As the internet becomes more and more central to society, it seems that threats to its health spring out of the woodwork in increasing numbers. Earthquakes at choke points such as what happened off Taiwan 18 months ago, uncontrolled explosions in traffic from video, malicious botnets run by international criminals or even countries, and now…. complexity.
A group of network engineers is looking at The Coming Crisis in Routing and Networking. Here are their bullet points:
- Exhaustion of IPv4 address space and its impact on the size of the forwarding table.
- Growth of the default-free FIB has moved beyond the capacity of many popular routers.
- “Churn” resulting from the acceleration of the growth in prefixes advertised in BGP is
reaching the point where processors in popular routers can no longer converge forwarding
tables between updates.
- The deployment of global network resources (storage and computing) has been forced into
NAT and application gateways, even in North America.
- IPv6-enabled networks don’t help until users can run IPv6-only stacks.
- Those deploying IPv6 for wide-area services have encountered problems involving both
loss of ‘reach-ability’ in some cases, and even faster growth of the hardware resources needed
Basically, this boils down to complexity. The growth in internet addresses and the routes between them is outgrowing the processing speed of the routers that send the traffic, the topology of the internet is becoming too complex for the tools we currently use. IPv6 can help some, but the pathway to IPv6 remains largely untrodden, undebugged, and untrusted.

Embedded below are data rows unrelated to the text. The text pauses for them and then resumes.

This design comes from an exercise in tuning for small area, a short achievable clock period and few clock cycles per item on the open sky130 flow, not from production work.
In this exercise RTL edits were held to simulation tests only and were not proved equivalent to the original.
Power is estimated from default activity; no workload was simulated.

### flow/design.v
package wupd_pkg;
    localparam int NUM_TAPS   = 8;
    localparam int ERR_W      = 14;
    localparam int REF_W      = 14;
    localparam int WEIGHT_W   = 16;
    localparam int PROD_W     = 28;
    localparam int NORM_W     = 32;
    localparam int NORM_SHIFT = 10;
    localparam int QUOT_W     = 27;
    typedef logic signed [ERR_W-1:0]    err_t;
    typedef logic signed [REF_W-1:0]    ref_t;
    typedef logic signed [WEIGHT_W-1:0] weight_t;
    typedef logic signed [PROD_W-1:0]   prod_t;
    typedef logic signed [NORM_W-1:0]   norm_t;
    typedef logic [$clog2(NUM_TAPS)-1:0] tap_idx_t;
    typedef ref_t    [NUM_TAPS-1:0] ref_vec_t;
    typedef weight_t [NUM_TAPS-1:0] weight_vec_t;
    typedef struct packed
    {
        prod_t   prod;       
        weight_t weight;     
    } div_req_t;
    typedef enum logic [1:0]
    {
        S_IDLE,
        S_MULT,
        S_DIV,
        S_WAIT
    } seq_state_t;
endpackage
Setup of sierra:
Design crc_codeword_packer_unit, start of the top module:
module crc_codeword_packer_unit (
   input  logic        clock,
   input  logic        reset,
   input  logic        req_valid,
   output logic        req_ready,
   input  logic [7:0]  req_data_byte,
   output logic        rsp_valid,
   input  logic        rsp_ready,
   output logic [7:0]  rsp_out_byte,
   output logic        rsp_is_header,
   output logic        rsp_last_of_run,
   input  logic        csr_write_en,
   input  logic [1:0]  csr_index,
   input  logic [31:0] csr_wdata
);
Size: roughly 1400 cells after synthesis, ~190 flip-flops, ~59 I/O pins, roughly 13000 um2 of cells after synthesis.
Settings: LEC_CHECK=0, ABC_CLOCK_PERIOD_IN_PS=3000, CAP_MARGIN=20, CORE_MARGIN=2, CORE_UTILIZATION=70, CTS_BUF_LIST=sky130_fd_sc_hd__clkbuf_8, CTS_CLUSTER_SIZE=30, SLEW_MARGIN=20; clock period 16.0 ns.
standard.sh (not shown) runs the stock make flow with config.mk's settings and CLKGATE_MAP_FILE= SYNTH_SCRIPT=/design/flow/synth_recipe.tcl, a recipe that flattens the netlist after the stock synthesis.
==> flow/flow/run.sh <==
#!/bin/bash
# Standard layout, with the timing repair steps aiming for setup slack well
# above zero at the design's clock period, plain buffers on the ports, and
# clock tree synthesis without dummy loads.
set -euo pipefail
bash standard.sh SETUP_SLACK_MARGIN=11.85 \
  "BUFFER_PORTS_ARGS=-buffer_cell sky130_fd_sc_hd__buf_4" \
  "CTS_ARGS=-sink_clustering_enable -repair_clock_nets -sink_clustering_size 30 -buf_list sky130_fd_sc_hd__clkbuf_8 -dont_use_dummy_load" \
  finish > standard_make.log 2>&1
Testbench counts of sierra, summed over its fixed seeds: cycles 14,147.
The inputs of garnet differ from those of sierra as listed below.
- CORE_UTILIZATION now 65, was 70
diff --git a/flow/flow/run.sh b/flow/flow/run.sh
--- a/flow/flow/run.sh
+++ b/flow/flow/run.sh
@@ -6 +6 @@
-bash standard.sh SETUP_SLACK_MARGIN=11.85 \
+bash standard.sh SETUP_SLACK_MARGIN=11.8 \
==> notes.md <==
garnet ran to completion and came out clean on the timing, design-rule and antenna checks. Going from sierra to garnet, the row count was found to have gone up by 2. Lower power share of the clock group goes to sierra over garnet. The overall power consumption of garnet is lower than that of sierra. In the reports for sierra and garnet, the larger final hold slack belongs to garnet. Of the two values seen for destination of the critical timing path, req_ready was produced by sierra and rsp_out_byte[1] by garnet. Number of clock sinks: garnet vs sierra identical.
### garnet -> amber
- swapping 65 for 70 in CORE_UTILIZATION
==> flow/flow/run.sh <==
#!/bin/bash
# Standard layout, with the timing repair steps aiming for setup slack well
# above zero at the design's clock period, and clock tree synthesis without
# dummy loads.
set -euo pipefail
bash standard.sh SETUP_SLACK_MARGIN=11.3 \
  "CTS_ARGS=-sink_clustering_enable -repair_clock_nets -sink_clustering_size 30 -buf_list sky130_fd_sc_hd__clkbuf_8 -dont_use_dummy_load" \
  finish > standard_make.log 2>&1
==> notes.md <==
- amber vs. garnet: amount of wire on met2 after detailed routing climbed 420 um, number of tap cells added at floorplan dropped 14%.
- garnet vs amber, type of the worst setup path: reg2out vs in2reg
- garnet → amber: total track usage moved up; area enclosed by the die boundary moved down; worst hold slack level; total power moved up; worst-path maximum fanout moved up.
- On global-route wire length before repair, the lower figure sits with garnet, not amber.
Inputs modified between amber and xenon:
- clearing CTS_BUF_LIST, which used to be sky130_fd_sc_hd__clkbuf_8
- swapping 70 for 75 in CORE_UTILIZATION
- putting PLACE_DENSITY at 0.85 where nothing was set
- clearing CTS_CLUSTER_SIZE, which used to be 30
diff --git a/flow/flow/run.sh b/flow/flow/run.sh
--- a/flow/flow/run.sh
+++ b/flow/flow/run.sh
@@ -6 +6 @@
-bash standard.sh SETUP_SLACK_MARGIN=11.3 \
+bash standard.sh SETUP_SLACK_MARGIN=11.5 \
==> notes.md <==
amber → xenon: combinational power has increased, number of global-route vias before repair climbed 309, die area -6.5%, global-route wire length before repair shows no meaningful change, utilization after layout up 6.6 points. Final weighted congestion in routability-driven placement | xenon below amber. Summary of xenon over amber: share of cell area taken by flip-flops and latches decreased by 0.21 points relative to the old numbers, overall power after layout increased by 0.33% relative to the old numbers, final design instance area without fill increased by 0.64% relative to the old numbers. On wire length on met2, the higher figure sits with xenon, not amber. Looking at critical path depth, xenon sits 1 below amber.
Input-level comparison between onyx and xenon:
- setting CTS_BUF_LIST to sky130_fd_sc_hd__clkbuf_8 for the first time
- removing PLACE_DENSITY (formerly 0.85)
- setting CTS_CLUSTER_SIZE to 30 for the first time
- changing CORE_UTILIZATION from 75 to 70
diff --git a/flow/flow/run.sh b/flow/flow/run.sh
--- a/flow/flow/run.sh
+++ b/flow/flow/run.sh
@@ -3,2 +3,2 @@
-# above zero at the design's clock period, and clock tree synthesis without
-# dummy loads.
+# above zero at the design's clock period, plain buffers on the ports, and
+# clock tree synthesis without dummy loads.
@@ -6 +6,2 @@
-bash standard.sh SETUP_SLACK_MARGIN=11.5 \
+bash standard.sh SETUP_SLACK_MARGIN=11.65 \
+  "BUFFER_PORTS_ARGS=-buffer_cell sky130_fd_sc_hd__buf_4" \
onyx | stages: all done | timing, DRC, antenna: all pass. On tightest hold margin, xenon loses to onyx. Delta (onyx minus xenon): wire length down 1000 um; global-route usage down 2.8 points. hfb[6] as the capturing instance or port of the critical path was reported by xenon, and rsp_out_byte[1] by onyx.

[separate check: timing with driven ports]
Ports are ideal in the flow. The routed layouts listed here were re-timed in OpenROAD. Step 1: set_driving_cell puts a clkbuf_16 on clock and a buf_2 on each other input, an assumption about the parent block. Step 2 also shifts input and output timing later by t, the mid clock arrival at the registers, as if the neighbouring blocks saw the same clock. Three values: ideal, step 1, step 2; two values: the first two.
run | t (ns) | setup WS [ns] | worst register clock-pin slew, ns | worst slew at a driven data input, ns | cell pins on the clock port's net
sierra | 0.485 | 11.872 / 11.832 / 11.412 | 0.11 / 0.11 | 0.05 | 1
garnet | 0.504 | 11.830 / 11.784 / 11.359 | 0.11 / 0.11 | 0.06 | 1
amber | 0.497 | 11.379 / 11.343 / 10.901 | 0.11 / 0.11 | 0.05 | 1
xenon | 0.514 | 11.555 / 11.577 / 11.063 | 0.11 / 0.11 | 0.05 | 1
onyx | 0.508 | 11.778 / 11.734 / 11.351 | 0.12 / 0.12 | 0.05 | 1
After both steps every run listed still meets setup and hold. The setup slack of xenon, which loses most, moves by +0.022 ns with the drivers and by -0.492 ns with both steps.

But I can’t really take this ‘threat’ too seriously. Why? Because it is really just a matter of attention, the solutions are either known or are incremental improvements to existing processes and technology. Increasing processing power at the routing level is straightforward, and IPv6 will eventually reach critical mass one way or another when the need becomes unignorable. Unlike the problem of scaling transport to 100G, there don’t seem to be any hard-to-predict conceptual or technological breakthroughs required. The threat just needs to be close enough to get enough attention, and people will put resources into the solution.